Standard Deviation Formulas
Population standard deviation: \sigma = \sqrt{\frac{\sum(X_i - \mu)^2}{N}}
Biased sample standard deviation: s = \sqrt{\frac{\sum(X_i - \bar{X})^2}{N}}
Unbiased sample standard deviation: s = \sqrt{\frac{\sum(X_i - \bar{X})^2}{N-1}}
Variance Formulas
Population variance: \sigma^2 = \frac{\sum(X_i - \mu)^2}{N}
We do not know the true mean, \mu, so we must substitute the sample mean, \bar{X}, into the standard deviation equation.
This makes the numerator too small because scores are always closer to the sample mean than the true mean.
Averaging over N – 1 (the degrees of freedom) rather than N counteracts this bias, making the equation more accurate.
Sample Size Adjustment
Dividing by N – 1 compensates for the fact that the distances (deviations) in the numerator are underestimated.
The adjustment increases the standard deviation, making the formula more accurate.
The adjusted sample size is called the degrees of freedom.
Smoking and Drinking Cessation Trial
Pharmacological treatments that can concomitantly address cigarette smoking and heavy drinking stand to improve health care delivery for these highly prevalent co-occurring conditions.
This superiority trial compared the combination of varenicline and naltrexone against varenicline alone for smoking cessation and drinking reduction among heavy-drinking smokers.
Key Variables
Breath (alveolar) carbon monoxide
A measure of carbon monoxide in the lungs.
Breath carbon monoxide is a biomarker of smoking behavior common in clinical trials.
Higher scores reflect more frequent smoking.
Medication arm
Participants were randomly assigned to receive one of two meds: varenicline plus naltrexone or varenicline plus placebo pills.
Descriptive Statistics
Mean (\bar{X}) = 5.53
Std. Dev. (s) = 5.96
N = 165
Research Question
Comparative research questions ask whether two groups differ from one another.

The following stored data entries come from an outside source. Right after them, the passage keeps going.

--- src/rtl/dfe_sum_slice.sv ---
module dfe_sum_slice #(
  parameter int DW = 10,
  parameter int WW = 8,
  parameter int SW = 8,
  parameter int ZW = 12
) (
  input  logic signed [DW-1:0] sample,
  input  logic signed [WW-1:0] w1,
  input  logic signed [SW-1:0] tail,
  input  logic                 prev_bit,
  output logic signed [ZW-1:0] z,
  output logic                 dec
);
  logic signed [ZW-1:0] y_ext, w_ext, s_ext, h1;

  always_comb begin
    y_ext = {{(ZW - DW){sample[DW-1]}}, sample};
    w_ext = {{(ZW - WW){w1[WW-1]}}, w1};
    s_ext = {{(ZW - SW){tail[SW-1]}}, tail};
    h1    = prev_bit ? w_ext : -w_ext;
    z     = y_ext - h1 - s_ext;
    dec   = ~z[ZW-1];
  end
endmodule

--- src/rtl/dfe_iir_eq.sv ---
module dfe_iir_eq
  import dfe_iir_pkg::*;
#(
  parameter int DW = 10,
  parameter int WW = 8,
  parameter int SW = 8,
  localparam int MW = (DW > WW) ? ((DW > SW) ? DW : SW) : ((WW > SW) ? WW : SW),
  localparam int ZW = MW + 2
) (
  input  logic                 clk,
  input  logic                 rst_n,
  input  logic                 in_valid,
  output logic                 in_ready,
  input  logic signed [DW-1:0] in_sample,
  input  logic signed [WW-1:0] cfg_w1,
  input  logic [WW-1:0]        cfg_amp,
  input  logic [2:0]           cfg_shift,
  output logic                 out_valid,
  input  logic                 out_ready,
  output logic signed [ZW-1:0] out_eq,
  output logic                 out_bit
);
  logic                 accept;
  logic                 hist_bit;
  logic signed [SW-1:0] tail_s;
  logic signed [ZW-1:0] z_c;
  logic                 dec_c;

  assign in_ready = !out_valid || out_ready;
  assign accept   = in_valid && in_ready;

  dfe_sum_slice #(.DW(DW), .WW(WW), .SW(SW), .ZW(ZW)) u_slice (
    .sample(in_sample), .w1(cfg_w1), .tail(tail_s), .prev_bit(hist_bit),
    .z(z_c), .dec(dec_c)
  );

  dfe_iir_tail #(.WW(WW), .SW(SW)) u_tail (
    .clk(clk), .rst_n(rst_n), .step(accept), .prev_bit(hist_bit),
    .amp(cfg_amp), .shift(cfg_shift), .state(tail_s)
  );

  always_ff @(posedge clk) begin
    if (!rst_n) hist_bit <= 1'b1;
    else if (accept) hist_bit <= dec_c;
  end

  always_ff @(posedge clk) begin
    if (!rst_n) begin
      out_valid <= 1'b0;
      out_eq    <= '0;
      out_bit   <= 1'b0;
    end else if (accept) begin
      out_valid <= 1'b1;
      out_eq    <= z_c;
      out_bit   <= dec_c;
    end else if (out_ready) begin
      out_valid <= 1'b0;
    end
  end

  a_r7_result_follows: assert property (@(posedge clk) disable iff (!rst_n)
    accept |=> out_valid);
  a_r8_stall_hold: assert property (@(posedge clk) disable iff (!rst_n)
    (out_valid && !out_ready) |=> (out_valid && $stable(out_eq) && $stable(out_bit)));
  a_r3_bit_is_sign: assert property (@(posedge clk) disable iff (!rst_n)
    out_valid |-> (out_bit == (out_eq >= 0)));
  a_r9_history_hold: assert property (@(posedge clk) disable iff (!rst_n)
    !accept |=> $stable(hist_bit));
endmodule

--- config.mk ---
export PLATFORM = sky130hd
export DESIGN_NAME = dfe_iir_eq
export DESIGN_NICKNAME = d
export VERILOG_FILES = /design/src/rtl/dfe_iir_pkg.sv /design/src/rtl/dfe_iir_tail.sv /design/src/rtl/dfe_sum_slice.sv /design/src/rtl/dfe_iir_eq.sv
export SDC_FILE = /design/constraint.sdc
export NUM_CORES = 1
export LEC_CHECK = 0
export CAP_MARGIN = 20
export CORE_UTILIZATION = 45
export DETAILED_ROUTE_END_ITERATION = 8
export GPL_TIMING_DRIVEN = 0
export PLACE_DENSITY_LB_ADDON = 0.05
export SLEW_MARGIN = 20
export SYNTH_ARGS = -nofsm -noshare
export SYNTH_HDL_FRONTEND = slang
export SYNTH_SLANG_ARGS = --single-unit
--- constraint.sdc ---
create_clock -name clk -period 8.9 [get_ports clk]
set_input_delay 2.67 -clock clk [delete_from_list [all_inputs] [get_ports clk]]
set_output_delay 2.67 -clock clk [all_outputs]
set_load 0.05 [all_outputs]
File: src/rtl/npc_pkg.sv
package npc_pkg;

  typedef struct packed {
    logic capture;
    logic integUpd;
    logic hyst;
  } npcCtrl_t;

  function automatic logic [2:0] cvOf(input int hexIdx);
    case (hexIdx)
      1:       cvOf = 3'b100;
      2:       cvOf = 3'b110;
      3:       cvOf = 3'b010;
      4:       cvOf = 3'b011;
      5:       cvOf = 3'b001;
      default: cvOf = 3'b101;
    endcase
  endfunction

endpackage

File: src/rtl/npc_subhex_sel.sv
module npc_subhex_sel #(
  parameter int W = 16
) (
  input  logic signed [W-1:0] refA,
  input  logic signed [W-1:0] refB,
  input  logic signed [W-1:0] refC,
  output logic [2:0]          hexNum,
  output logic [2:0]          cvSel
);
  import npc_pkg::*;

  localparam int NHEX = 6;

  logic signed [W-1:0] legRef [3];
  logic [NHEX-1:0]     match;

  always_comb begin
    legRef[2] = refA;
    legRef[1] = refB;
    legRef[0] = refC;
  end

  for (genvar g = 0; g < NHEX; g++) begin : g_hex
    localparam logic [2:0] CV = cvOf(g + 1);
    logic [2:0] legOk;
    always_comb begin
      for (int l = 0; l < 3; l++) begin
        if (CV[l]) legOk[l] = !legRef[l][W-1];
        else       legOk[l] = legRef[l][W-1] || (legRef[l] == '0);
      end
    end
    assign match[g] = &legOk;
  end

  always_comb begin
    hexNum = 3'd1;
    cvSel  = cvOf(1);
    for (int i = NHEX - 1; i >= 0; i--) begin
      if (match[i]) begin
        hexNum = 3'(i + 1);
        cvSel  = cvOf(i + 1);
      end
    end
  end

endmodule

File: src/rtl/npc_ctrl.sv
module npc_ctrl (
  input  logic              periodStb,
  input  logic              hystMode,
  input  logic              satNow,
  output npc_pkg::npcCtrl_t ctl
);
  always_comb begin
    ctl.capture  = periodStb;
    ctl.hyst     = hystMode;
    ctl.integUpd = periodStb && !hystMode && !satNow;
  end
endmodule
--- src/rtl/sb_break_det.sv ---
// Break detector. Asserts req while the line has been low for more than
// CHAR_CLKS consecutive clocks. Assumes rx_line is already synchronous.
module sb_break_det #(
    parameter int CHAR_CLKS = 160,
    localparam int CNTW = $clog2(CHAR_CLKS + 1)
) (
    input  logic clk,
    input  logic rst_n,
    input  logic rx_line,
    output logic req
);
    logic [CNTW-1:0] low_cnt;

    // Count low clocks, saturating at the character time.
    always_ff @(posedge clk) begin
        if (!rst_n || rx_line)                 low_cnt <= '0;
        else if (low_cnt < CNTW'(CHAR_CLKS))   low_cnt <= low_cnt + 1'b1;
    end

    // Raise the request once the low time exceeds one character.
    always_ff @(posedge clk) begin
        if (!rst_n) req <= 1'b0;
        else        req <= !rx_line && (low_cnt >= CNTW'(CHAR_CLKS));
    end
endmodule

Does the combination of two medications result in different smoking levels compared to using a single medication?
We answer this question by comparing the means of the two treatment arms, but the variability is important too.
Statistics by Condition
Medication Arm
Mean
SD
n
Varenicline only
5.02
4.88
82
Varenicline + Naltrexone
6.02
6.86
83
Variability Comparison
Variability is larger in the dual medication arm because there are more individuals with very large smoking scores.
Study Questions
Make up a sample of five age values that exhibit high variability.
Make up a sample of five age values that exhibit very little variability.
Make up a sample of five age values with a standard deviation equal to zero.
What is a distance or deviation score?
Suppose that the mean of a sample of depression scores is 19. Illustrate a deviation score for an individual with a high depression score. Do the same for a low depression score.
Why do we need to square deviation scores when computing variability?
Compute the sample standard deviation for the scores (use an Excel spreadsheet to set up the columns and perform the calculations if you want) for the following sample of data: 25, 0, 1, 0, 2, 14, 0, 2, 1, 5, 3.
The Beck Depression Inventory scoring manual reports that the mean and standard deviation of a mildly depressed normative sample are 19 and 6, respectively. Provide an interpretation of the standard deviation from the previous question.
The variance of depression scores is 6^2 = 36. Provide an interpretation of the variance.
Still referring to the Beck Depression Inventory example, what would the researchers have to do to obtain the standard deviation parameter?
The standard deviation of a sample of depression scores is 6. Describe the concept of sampling error in this context (Hint: Is this estimate identical to the variability in the full population?)